Research Statement

 

Zhu Li, PhD

 

Principal Staff Research Engineer

Multimedia Research Lab (MRL), Motorola Labs

 

 

Motivation

 

The motivation for my research is to develop mobile multimedia computing and communication technologies that can serve people’s need to search, retrieve, communicate, and consume multimedia content any time, anywhere, in a more intelligent and efficient manner. More specifically, I am interested in solutions for video content analysis, search and communication in a networked, mobile environment.

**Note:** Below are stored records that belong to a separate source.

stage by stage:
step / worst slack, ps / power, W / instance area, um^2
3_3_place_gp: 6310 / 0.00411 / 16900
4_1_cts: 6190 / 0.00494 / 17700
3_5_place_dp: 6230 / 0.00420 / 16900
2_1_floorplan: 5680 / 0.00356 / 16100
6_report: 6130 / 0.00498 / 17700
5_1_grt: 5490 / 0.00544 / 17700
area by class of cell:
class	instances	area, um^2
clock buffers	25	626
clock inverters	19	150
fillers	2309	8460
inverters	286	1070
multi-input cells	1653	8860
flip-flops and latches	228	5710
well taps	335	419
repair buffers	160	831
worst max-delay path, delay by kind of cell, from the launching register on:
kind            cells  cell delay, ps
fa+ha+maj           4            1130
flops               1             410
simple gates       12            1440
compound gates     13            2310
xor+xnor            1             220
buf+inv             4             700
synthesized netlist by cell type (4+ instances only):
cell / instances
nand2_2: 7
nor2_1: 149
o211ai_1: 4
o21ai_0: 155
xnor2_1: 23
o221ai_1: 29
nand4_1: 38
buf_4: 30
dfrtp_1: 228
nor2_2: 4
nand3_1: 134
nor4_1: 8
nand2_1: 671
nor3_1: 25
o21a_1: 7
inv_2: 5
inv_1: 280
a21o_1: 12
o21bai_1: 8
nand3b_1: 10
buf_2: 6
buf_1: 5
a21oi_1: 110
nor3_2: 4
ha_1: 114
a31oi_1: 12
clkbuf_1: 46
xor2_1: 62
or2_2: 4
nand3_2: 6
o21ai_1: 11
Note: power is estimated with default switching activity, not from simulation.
`src/fps_pkg.sv`:
```
package fps_pkg;
    // Oscillator rates
    localparam int unsigned OSC_HIGH_HZ = 8_000_000;
    localparam int unsigned OSC_LOW_DIV = 128;
    // Reference clock
    localparam int unsigned REF_CLK_HZ = 20_000_000;
    // Default frame interval in reference cycles (1/frame_rate)
    localparam int unsigned FRAME_CYCLES_DEF = 20_000;
    // Over-sample ratio limits
    localparam int unsigned OSR_MIN = 1;
    localparam int unsigned OSR_MAX = 4;
    // Oscillator modes
    typedef enum logic [1:0] {
        FPS_OSC_OFF = 2'h0,
        FPS_OSC_LOW = 2'h1,
        FPS_OSC_HIGH = 2'h2
    } fps_osc_t;
    // Frame phases, one-hot
    typedef enum logic [3:0] {
        FPS_PH_IDLE = 4'h1,
        FPS_PH_WAIT = 4'h2,
        FPS_PH_ANALOG = 4'h4,
        FPS_PH_DIGITAL = 4'h8
    } fps_phase_t;
    // Auxiliary channel selections
    localparam logic [1:0] AUX_TEMP = 2'h0;
    localparam logic [1:0] AUX_EXT0 = 2'h1;
    localparam logic [1:0] AUX_EXT1 = 2'h2;
endpackage : fps_pkg

```
`src/fps_frame_counter.sv`:
```
`timescale 1ns/1ps
`default_nettype none
// Frame interval counter: one-cycle start-of-frame pulse every frame
module fps_frame_counter
    import fps_pkg::*;
#(
    parameter int unsigned FRAME_CYCLES = FRAME_CYCLES_DEF
) (
    input wire logic i_clk,
    input wire logic i_arst_n,
    input wire logic i_enable,
    output logic o_sof
);
    localparam int W = $clog2(FRAME_CYCLES);
    logic [W-1:0] cnt_reg;

    initial begin
        if (FRAME_CYCLES < 4) $error("FRAME_CYCLES too small");
    end

    // Free-running interval count, fixed length for all frames
    always_ff @(posedge i_clk or negedge i_arst_n) begin
        if (!i_arst_n) begin
            cnt_reg <= '0;
        end else if (!i_enable) begin
            cnt_reg <= '0;
        end else if (cnt_reg == W'(FRAME_CYCLES - 1)) begin
            cnt_reg <= '0;
        end else begin
            cnt_reg <= cnt_reg + 1'b1;
        end
    end

    assign o_sof = i_enable && (cnt_reg == W'(FRAME_CYCLES - 1));

    property p_sof_spacing;
        @(posedge i_clk) disable iff (!i_arst_n)
        o_sof |=> !o_sof;
    endproperty
    a_sof_spacing: assert property (p_sof_spacing) else $error("sof back to back");
endmodule : fps_frame_counter
`default_nettype wire

```
`src/fps_frame_phase_sequencer.sv`:
```
// Notes on behaviour
// RULE1 - Frame counter pulse times every phase event
// RULE2 - Sample frame: frame start raises analog trigger
// RULE3 - Non-sample frame: frame start raises digital trigger
// RULE4 - Digital trigger only from frame start or analog end
// RULE5 - Analog front end signals analog end
// RULE6 - Started indications wait for high-speed oscillator
// RULE7 - CPU stops with slow stop bit for idle
// RULE8 - High-speed oscillator nominally 8 MHz, active phases
// RULE9 - Low speed is high speed divided by 128
// RULE10 - Digital phase bounded by frame minus analog
// RULE11 - Idle powers down, fills rest of frame
// RULE12 - Analog samples three axes plus one auxiliary; the code always enables the three axes and disables the auxiliary when the auxiliary select is 3
// RULE13 - CPU quiet during analog phase
// RULE14 - Digital phase: CPU active, analog low power
// RULE15 - Frame interval fixed, reciprocal of frame rate
// RULE16 - Output rate is sample rate over ratio
// RULE17 - One sample frame per sample period
// RULE18 - Any interrupt returns stop to run
// RULE19 - Over-sample ratio between 1 and 4
// RULE20 - Frame start requests high-speed oscillator
`timescale 1ns/1ps
`default_nettype none
module fps_frame_phase_sequencer
    import fps_pkg::*;
#(
    parameter int unsigned FRAME_CYCLES = FRAME_CYCLES_DEF,
    parameter int unsigned SAMPLE_DIV_MAX = 16
) (
    input wire logic I_REF_CLK,
    input wire logic I_ARST_N,
    input wire logic i_enable,
    input wire logic [4:0] i_sample_div,
    input wire logic [2:0] i_oversample_ratio,
    input wire logic [1:0] i_aux_sel,
    input wire logic i_analog_end,
    input wire logic i_osc_is_high,
    input wire logic i_cpu_stop,
    input wire logic i_slow_clock_stop_sel,
    input wire logic i_fast_clock_stop_sel,
    input wire logic i_irq,
    output logic o_start_analog,
    output logic o_start_digital,
    output logic o_analog_started,
    output logic o_digital_started,
    output logic o_osc_high_req,
    output logic o_osc_low_req,
    output logic o_cpu_quiet,
    output logic o_analog_lowpower,
    output logic o_power_down,
    output logic [3:0] o_chan_en,
    output logic o_output_ready,
    output logic o_digital_overrun
);
    fps_phase_t phase_reg;
    logic sof;
    logic [4:0] samp_cnt_reg;
    logic [2:0] osr_cnt_reg;
    logic sample_frame;
    logic pend_a_reg;
    logic pend_d_reg;
    logic osc_high_req_reg;
    logic osc_low_req_reg;
    logic analog_started_reg;
    logic digital_started_reg;
    logic output_ready_reg;
    logic overrun_reg;
    logic [3:0] chan_en_reg;
    logic stopped_fast_reg;
    logic start_a;
    logic start_d;
    logic [2:0] osr_eff;

    initial begin
        if (SAMPLE_DIV_MAX < 1 || SAMPLE_DIV_MAX > 31) $error("SAMPLE_DIV_MAX out of range");
    end

    // RULE1 frame interval counter
    // RULE15 fixed frame length
    fps_frame_counter #(
        .FRAME_CYCLES(FRAME_CYCLES)
    ) u_frame_counter (
        .i_clk(I_REF_CLK),
        .i_arst_n(I_ARST_N),
        .i_enable(i_enable),
        .o_sof(sof)
    );

    // RULE17 one sample frame per sample period
    always_ff @(posedge I_REF_CLK or negedge I_ARST_N) begin
        if (!I_ARST_N) begin
            samp_cnt_reg <= 5'h00;
        end else if (sof) begin
            if (samp_cnt_reg == 5'h00) begin
                samp_cnt_reg <= (i_sample_div == 5'h00) ? 5'h00 : i_sample_div - 5'h01;
            end else begin
                samp_cnt_reg <= samp_cnt_reg - 5'h01;
            end
        end
    end
    assign sample_frame = (samp_cnt_reg == 5'h00);

    // RULE19 clamp ratio to 1..4
    always_comb begin
        if (i_oversample_ratio < 3'(OSR_MIN)) begin
            osr_eff = 3'(OSR_MIN);
        end else if (i_oversample_ratio > 3'(OSR_MAX)) begin
            osr_eff = 3'(OSR_MAX);
        end else begin
            osr_eff = i_oversample_ratio;
        end
    end

    // RULE2 sample frame starts analog
    assign start_a = sof && sample_frame;
    // RULE3 non-sample starts digital
    // RULE4 two digital sources only
    assign start_d = (sof && !sample_frame) || (phase_reg == FPS_PH_ANALOG && i_analog_end);
    assign o_start_analog = start_a;
    assign o_start_digital = start_d;

    // Phase sequencing
    // RULE5 analog end ends analog
    // RULE7 slow stop enters idle
    always_ff @(posedge I_REF_CLK or negedge I_ARST_N) begin
        if (!I_ARST_N) begin
            phase_reg <= FPS_PH_IDLE;
        end else if (sof) begin
            phase_reg <= FPS_PH_WAIT;
        end else begin
            unique case (phase_reg)
                // RULE18 interrupt wakes idle
                FPS_PH_IDLE: begin
                    if (i_irq) begin
                        phase_reg <= FPS_PH_DIGITAL;
                    end
                end
                FPS_PH_WAIT: begin
                    if (pend_a_reg && i_osc_is_high) begin
                        phase_reg <= FPS_PH_ANALOG;
                    end else if (pend_d_reg && i_osc_is_high) begin
                        phase_reg <= FPS_PH_DIGITAL;
                    end
                end
                FPS_PH_ANALOG: begin
                    if (i_analog_end) begin
                        phase_reg <= FPS_PH_WAIT;
                    end
                end
                FPS_PH_DIGITAL: begin
                    if (i_cpu_stop && i_slow_clock_stop_sel && !i_irq) begin
                        phase_reg <= FPS_PH_IDLE;
                    end
                end
                default: begin
                    phase_reg <= FPS_PH_IDLE;
                end
            endcase
        end
    end

    // RULE6 pending triggers held until oscillator high
    always_ff @(posedge I_REF_CLK or negedge I_ARST_N) begin
        if (!I_ARST_N) begin
            pend_a_reg <= 1'b0;
            pend_d_reg <= 1'b0;
        end else begin
            if (start_a) begin
                pend_a_reg <= 1'b1;
            end else if (phase_reg == FPS_PH_WAIT && i_osc_is_high) begin
                pend_a_reg <= 1'b0;
            end
            if (start_d) begin
                pend_d_reg <= 1'b1;
            end else if (phase_reg == FPS_PH_WAIT && i_osc_is_high && !pend_a_reg) begin
                pend_d_reg <= 1'b0;
            end
        end
    end

    // RULE6 started pulses once oscillator switched
    always_ff @(posedge I_REF_CLK or negedge I_ARST_N) begin
        if (!I_ARST_N) begin
            analog_started_reg <= 1'b0;
            digital_started_reg <= 1'b0;
        end else begin
            analog_started_reg <= !sof && phase_reg == FPS_PH_WAIT && pend_a_reg
                && i_osc_is_high;
            digital_started_reg <= !sof && phase_reg == FPS_PH_WAIT && !pend_a_reg
                && pend_d_reg && i_osc_is_high;
        end
    end
    assign o_analog_started = analog_started_reg;
    assign o_digital_started = digital_started_reg;

    // RULE20 request high speed at frame start
    // RULE8 high speed in active phases
    // RULE9 low speed selected for idle
    always_ff @(posedge I_REF_CLK or negedge I_ARST_N) begin
        if (!I_ARST_N) begin
            osc_high_req_reg <= 1'b1;
            osc_low_req_reg <= 1'b0;
        end else if (sof) begin
            osc_high_req_reg <= 1'b1;
            osc_low_req_reg <= 1'b0;
        end else if (phase_reg == FPS_PH_DIGITAL && i_cpu_stop && i_slow_clock_stop_sel
                && !i_irq) begin
            osc_high_req_reg <= 1'b0;
            osc_low_req_reg <= 1'b1;
        end else if (phase_reg == FPS_PH_IDLE && i_irq) begin
            osc_high_req_reg <= 1'b1;
            osc_low_req_reg <= 1'b0;
        end
    end
    assign o_osc_high_req = osc_high_req_reg;
    assign o_osc_low_req = osc_low_req_reg;

    // RULE18 fast stop left on any interrupt
    always_ff @(posedge I_REF_CLK or negedge I_ARST_N) begin
        if (!I_ARST_N) begin
            stopped_fast_reg <= 1'b0;
        end else if (i_irq) begin
            stopped_fast_reg <= 1'b0;
        end else if (i_cpu_stop && i_fast_clock_stop_sel) begin
            stopped_fast_reg <= 1'b1;
        end
    end

    // RULE13 CPU quiet in analog
    assign o_cpu_quiet = (phase_reg == FPS_PH_ANALOG) || stopped_fast_reg;
    // RULE14 analog low power in digital
    assign o_analog_lowpower = (phase_reg != FPS_PH_ANALOG);
    // RULE11 idle powers down
    assign o_power_down = (phase_reg == FPS_PH_IDLE);

    // RULE12 three axes plus chosen auxiliary
    always_ff @(posedge I_REF_CLK or negedge I_ARST_N) begin
        if (!I_ARST_N) begin
            chan_en_reg <= 4'h0;
        end else if (start_a) begin
            chan_en_reg <= {(i_aux_sel == AUX_TEMP || i_aux_sel == AUX_EXT0
                || i_aux_sel == AUX_EXT1), 3'h7};
        end else if (phase_reg != FPS_PH_ANALOG && phase_reg != FPS_PH_WAIT) begin
            chan_en_reg <= 4'h0;
        end
    end
    assign o_chan_en = chan_en_reg;

    // RULE16 output every ratio sample frames
    always_ff @(posedge I_REF_CLK or negedge I_ARST_N) begin
        if (!I_ARST_N) begin
            osr_cnt_reg <= 3'h0;
            output_ready_reg <= 1'b0;
        end else begin
            output_ready_reg <= 1'b0;
            if (phase_reg == FPS_PH_ANALOG && i_analog_end) begin
                if (osr_cnt_reg + 3'h1 >= osr_eff) begin
                    osr_cnt_reg <= 3'h0;
                    output_ready_reg <= 1'b1;
                end else begin
                    osr_cnt_reg <= osr_cnt_reg + 3'h1;
                end
            end
        end
    end
    assign o_output_ready = output_ready_reg;

    // RULE10 digital must finish before next frame
    always_ff @(posedge I_REF_CLK or negedge I_ARST_N) begin
        if (!I_ARST_N) begin
            overrun_reg <= 1'b0;
        end else if (sof) begin
            overrun_reg <= (phase_reg == FPS_PH_DIGITAL) || (phase_reg == FPS_PH_ANALOG);
        end
    end
    assign o_digital_overrun = overrun_reg;

    // Assertions
    property p_start_a;
        @(posedge I_REF_CLK) disable iff (!I_ARST_N)
        o_start_analog |-> sof && sample_frame;
    endproperty
    a_start_a: assert property (p_start_a) else $error("analog start without sample sof"); // RULE2

    property p_start_d_nonsample;
        @(posedge I_REF_CLK) disable iff (!I_ARST_N)
        (sof && !sample_frame) |-> o_start_digital;
    endproperty
    a_start_d_nonsample: assert property (p_start_d_nonsample) else $error("no digital start"); // RULE3

    property p_start_d_src;
        @(posedge I_REF_CLK) disable iff (!I_ARST_N)
        o_start_digital |-> sof || (phase_reg == FPS_PH_ANALOG && i_analog_end);
    endproperty
    a_start_d_src: assert property (p_start_d_src) else $error("bad digital source"); // RULE4

    property p_started_high;
        @(posedge I_REF_CLK) disable iff (!I_ARST_N)
        (o_analog_started || o_digital_started) |-> $past(i_osc_is_high);
    endproperty
    a_started_high: assert property (p_started_high) else $error("started while slow"); // RULE6

    property p_sof_high_req;
        @(posedge I_REF_CLK) disable iff (!I_ARST_N)
        sof |=> o_osc_high_req && !o_osc_low_req;
    endproperty
    a_sof_high_req: assert property (p_sof_high_req) else $error("no high request"); // RULE20

    property p_quiet;
        @(posedge I_REF_CLK) disable iff (!I_ARST_N)
        phase_reg == FPS_PH_ANALOG |-> o_cpu_quiet && !o_analog_lowpower;
    endproperty
    a_quiet: assert property (p_quiet) else $error("cpu not quiet"); // RULE13

    property p_idle;
        @(posedge I_REF_CLK) disable iff (!I_ARST_N)
        (phase_reg == FPS_PH_DIGITAL && i_cpu_stop && i_slow_clock_stop_sel && !i_irq && !sof)
            |=> o_power_down && o_osc_low_req;
    endproperty
    a_idle: assert property (p_idle) else $error("idle not entered"); // RULE7

    property p_irq_wake;
        @(posedge I_REF_CLK) disable iff (!I_ARST_N)
        i_irq |=> !stopped_fast_reg && !o_power_down;
    endproperty
    a_irq_wake: assert property (p_irq_wake) else $error("stop kept after irq"); // RULE18

    property p_osr;
        @(posedge I_REF_CLK) disable iff (!I_ARST_N)
        osr_eff >= 3'(OSR_MIN) && osr_eff <= 3'(OSR_MAX);
    endproperty
    a_osr: assert property (p_osr) else $error("ratio out of range"); // RULE19

    c_analog: cover property (@(posedge I_REF_CLK) disable iff (!I_ARST_N) o_analog_started);
    c_digital: cover property (@(posedge I_REF_CLK) disable iff (!I_ARST_N) o_digital_started);
    c_idle: cover property (@(posedge I_REF_CLK) disable iff (!I_ARST_N) o_power_down ##1 sof);
    c_out: cover property (@(posedge I_REF_CLK) disable iff (!I_ARST_N) o_output_ready);
endmodule : fps_frame_phase_sequencer
`default_nettype wire

```
`config.mk`:
```
export PLATFORM = sky130hd
export DESIGN_NAME = fps_frame_phase_sequencer
export DESIGN_NICKNAME = d
export VERILOG_FILES = /design/src/fps_pkg.sv /design/src/fps_frame_counter.sv /design/src/fps_frame_phase_sequencer.sv
export SDC_FILE = /design/constraint.sdc
export NUM_CORES = 1
export LEC_CHECK = 0
export BUFFER_PORTS_ARGS = -buffer_cell sky130_fd_sc_hd__buf_2
export CELL_PAD_IN_SITES_DETAIL_PLACEMENT = 0
export CELL_PAD_IN_SITES_GLOBAL_PLACEMENT = 2
export CORE_ASPECT_RATIO = 1.2
export CORE_MARGIN = 8
export CORE_UTILIZATION = 40
export CTS_BUF_LIST = sky130_fd_sc_hd__clkbuf_4
export CTS_CLUSTER_SIZE = 25
export DETAILED_ROUTE_END_ITERATION = 16
export PLACE_DENSITY_LB_ADDON = 0.2
export SLEW_MARGIN = 30
export SYNTH_ARGS = -nofsm -noshare
export SYNTH_HDL_FRONTEND = slang
export SYNTH_SLANG_ARGS = --single-unit
```
`constraint.sdc`:
```
create_clock -name I_REF_CLK -period 5.8 [get_ports I_REF_CLK]
set_clock_uncertainty 0.2 [all_clocks]
set_input_delay 1.16 -clock I_REF_CLK [delete_from_list [all_inputs] [get_ports I_REF_CLK]]
set_output_delay 1.16 -clock I_REF_CLK [all_outputs]
set_load 0.05 [all_outputs]
```
==> results by group <==
Status
  – Status: completed

Placed design
  – Placed Cells: 301
  – Post-DP Area: 2320 um2
  – Port buffer count: 33
  – Dpl hpwl: ~3.6 mm
  – Worst slack at placement: 1.75 ns
  – GPL Wtd Cong: 0.706

Synthesis
  – Mapped Nets: 242
  – Cells after Synth: between 200 and 250
  – Ys async rst share: 100%
  – Post-synth EDFFs: 0
  – Synth area leader: dfrtp_1
  – Top cell type's share of synthesized area: 42.1%
  – Cell Area, Synth: 2140 um2
  – Seq/Total Area, Yosys: between 40% and 50%
  – Yosys warns: 0
  – Ys flop type: dfrtp_1
  – Number of distinct library cells after synthesis: 50
  – Syn avg cell area: just under 10 um2
  – Synth Register Bits: 38
  – Top post-synthesis cells by area: dfrtp_1 42%, ha_1 4.7%, xor2_1 4.1%, nor2_1 3.7%, nor4b_4 3.3%

Worst setup path
  – Crit path launch type: input port
  – R2R cell count: 4
  – Worst Setup SP: i_enable
  – R2R Path End: samp_cnt_reg[0]$_DFFE_PN0P_
  – Critical Path AT: 2.67 ns
  – Capture point of the worst path: o_start_analog
  – Crit path capture type: output pin
  – FF-to-FF Start: u_frame_counter.cnt_reg[9]$_DFF_PN0_
  – Kind of critical path: input port to output pin
  – R2r setup slk: 3.35 ns
  – WP data required: between 4 and 5 ns
  – Largest fanout on the critical path: 13

Route
  – Routed Antenna Nets: 0
  – Routed wire length: 4.82 mm
  – DR pass1 iterations: 4
  – DR iter-0 viols: 71
  – Via count: 1,687
  – DR WL/cell: roughly 16 um
  – Avg Vias per Cell: ~5.5
  – # DRC: 0

Pwr
  – P_leak: 1.13 nW
  – Pwr/cell area: ~250 nW/um2
  – P_int: 397 uW
  – Clk pwr share: 23.0%
  – Switch share: 33.5%
  – Sw power: 200 uW
  – Power Total: around 600 uW
  – Combinational Power Share: about a quarter
  – Worst VDD drop: 127 uV
  – Seq pwr share: a little over half

Clock tree
  – CTS tree: yes
  – Clk buf depth: 2
  – Cts bufs inserted: 5
  – Post-CTS Setup Inserts: 0
  – Post-cts resize count: 0
  – Post-CTS Hold Fix Bufs: 0
  – CTS sink cnt: 38
  – Clock transition at the registers of the reported paths: about 0.1 ns
  – Worst skew pair latency: between 0.3 and 0.4 ns
  – CTS root buffer: clkbuf_4
  – H-tree depth: 2

Final layout
  – Post-route cell area: 2370 um2
  – Number of flip-flops in the largest register: 15
  – # nets final: about 270
  – P&R area growth vs syn: 11.1%
  – Ratio of cells with drive above 1 in the final layout: 21.1%
  – FILL cells: 542
  – Final Non-Filler Cells: a little over 300
  – N_diodes: 0

Timing
  – Fmax: 0.248 GHz
  – Unrepaired setup endpoints after global routing: no
  – Slew Limit Fails: 0
  – Final setup viols: 0
  – Worst slew pin tran: 0.767 ns
  – Normalized max-slew margin: 48.7%
  – Final worst-path cycle share: 69.5%
  – Min Clock Period, post-route: 4.03 ns
  – Post-route setup slack: 1.77 ns
  – Setup TNS: 0 ns
  – Final Hold Viols: 0

Floorplanning
  – Num ports: 34
  – Die X: 82.7 um
  – Site row count: 29
  – Full die area: 7950 um2
  – Core Area: approximately 5200 um2
  – Initial core utilization: 40.9%
  – Die Ht: 96.1 um

Hold path
  – Worst Hold Class: register to register
  – Hold Crit Start: u_frame_counter.cnt_reg[0]$_DFF_PN0_

GRT
  – Overflow after GRT: 0
  – Initial antenna violation count: 0
  – GRT Total Usage: 13.3%
  – First-pass GRT wire length: between 8 and 9 mm
  – Vias in the first global route: 1,726
  – Largest net degree at the start of global routing: 39

Job
  – Max-Cap Viols: 0
placed cells by master (no fill, tap or decap), types with 5 or more instances in the layout:
| cell | count |
|---|---|
| dfrtp_1 | 36 |
| buf_2 | 32 |
| nor2_1 | 21 |
| nand2_1 | 18 |
| xor2_1 | 10 |
| a21oi_1 | 10 |
| o21ai_0 | 9 |
| ha_1 | 8 |
| nand3_1 | 7 |
| inv_1 | 7 |
| clkbuf_4 | 7 |
| nand4_1 | 6 |
| and4_1 | 5 |
| xnor2_1 | 5 |
| a21o_1 | 5 |
critical path: stages:
cell     delay [ns]
buf_2          0.09
and3_1         0.17
nand4_1        0.54
nor2_2         0.39
buf_2          0.31
synth_stat cells, drive strengths merged, types with 6 or more instances:
cell type,n
dfrtp,36
nor2,22
nand2,18
o21ai,13
a21oi,10
xor2,10
buf,8
ha,8
nand3,8
inv,7
and4,6
nand4,6
nor4b,6
power by group through the flow:
stage          registers (mW)  logic [mW]  clock network, mW
2_1_floorplan           0.339      0.0864                  0
3_3_place_gp            0.320       0.149                  0
3_5_place_dp            0.321       0.147                  0
4_1_cts                 0.316       0.148              0.145
5_1_grt                 0.319       0.161              0.155
6_report                0.315       0.146              0.137
area by class of cell:
| type | count | area, um2 | area share (%) |
|---|---|---|---|
| clock buffers | 7 | 52.6 | 2.21 |
| repair buffers | 33 | 168 | 7.06 |
| flip-flops and latches | 38 | 953 | 40.1 |
| well taps | 62 | 77.6 | 3.27 |
| inverters | 7 | 26.3 | 1.11 |
| multi-input cells | 161 | 1100 | 46.2 |
worst min path at each step:
stage	endpoint	slack, ns	depth (start not counted)
global route	u_frame_counter.cnt_reg[0]$_DFF_PN0_	0.28	1
floorplan	u_frame_counter.cnt_reg[0]$_DFF_PN0_	0.23	1
finish	u_frame_counter.cnt_reg[0]$_DFF_PN0_	0.26	1
detailed placement	u_frame_counter.cnt_reg[0]$_DFF_PN0_	0.25	1
global placement	u_frame_counter.cnt_reg[0]$_DFF_PN0_	0.24	1
CTS	u_frame_counter.cnt_reg[0]$_DFF_PN0_	0.26	1
cells by family (layout without fill, tap and decap cells):
kind of cell | after synthesis | count (layout) | share of synthesized area (%)
simple gates | 97 | 97 | 28.3
flops | 38 | 38 | 44.6
fa+ha+maj | 8 | 8 | 4.68
buf+inv | 16 | 47 | 4.10
xor+xnor | 15 | 15 | 6.14
compound gates | 41 | 41 | 12.2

In the proposed framework, a better understanding of the video content will be derived at the signal, object, syntactic, and semantic level, and intelligent communication, networking, and content management solutions will be built with techniques and tools from optimization, game theory, statistics, and machine learning.

 

Current and Past Research

 

1. Content-Aware, Collaborative Multimedia Communication with Cross Layer Optimization

 

The goal of this work is to deliver better end-to-end quality in video communication and achieve more efficient communication resource utilization, through distributed optimization in video content adaptation and communication resource allocation. In the vertical direction, content awareness can be derived from video sequences to define richer video quality metrics and utility, which will help intelligent video coding and communication decisions across application, networking and link layers. In the horizontal direction, video communication rarely happens in a single-user and single-hop situation. Conflicts in communication resource sharing need to be addressed. We are therefore looking at efficient ways to exploit multi-user diversity in channel states and content utility-resource tradeoffs.  We developed distributed and collaborative solutions for resource allocation and management, as well as, video adaptation. Pricing and game theoretical approaches from Economics have been applied, resulting in a distributed solution with the computation burden spread among entities in the network.

 

More specifically, at PHY/MAC layer, collaborative streaming should incorporate content awareness in video content structure, rate-distortion characteristics, into utility modeling, and apply pricing/game theoretical approaches in joint resource allocation and management. This applies to wireless multiple access channels, e.g. 802.11 access point, base stations, etc. For broadcast applications, limited APP layer feedback schemes can be implemented along with digital fountain codes and various scalability options of video source, to achieve much better system capacity (number of channels) than non-feedback solutions like MediaFLO. Cognitive radio techniques can also be exploited to allow collaboration among mobiles in joint decoding.

 

At NET/APP layer, focus should be on content-aware session management, for a multi-cast session, how to design content dispatching and buffering scheme that guarantee a sliding content access window, exploiting scalable and multiple description coding, as well as network coding schemes to achieve efficient content distribution. For content retrieving and play back, we look at how to identify peer nodes, pull appropriate descriptions/layers of video content, how to do joint network decoding/source combining, graceful degradation, achieving scalability and fairness. Optimization decomposition techniques, game theoretical approaches for peer to peer streaming are investigated for resource allocation and session management .

 

This work is an ongoing collaboration with IVPL at Northwestern University, Network Advanced Tech (NAT) group of Motorola, and CommNet Group at Princeton University.

 

Selected publications:

 

1.1 On Video Summarization and Streaming:

 

[1] Z. Li, F. Zhai and A. K. Katsaggelos, “Video Summarization for Energy Efficient Wireless Streaming”, invited special session paper, Proceedings of SPIE Visual Communication and Image Processing (VCIP), Beijing, China, 2005.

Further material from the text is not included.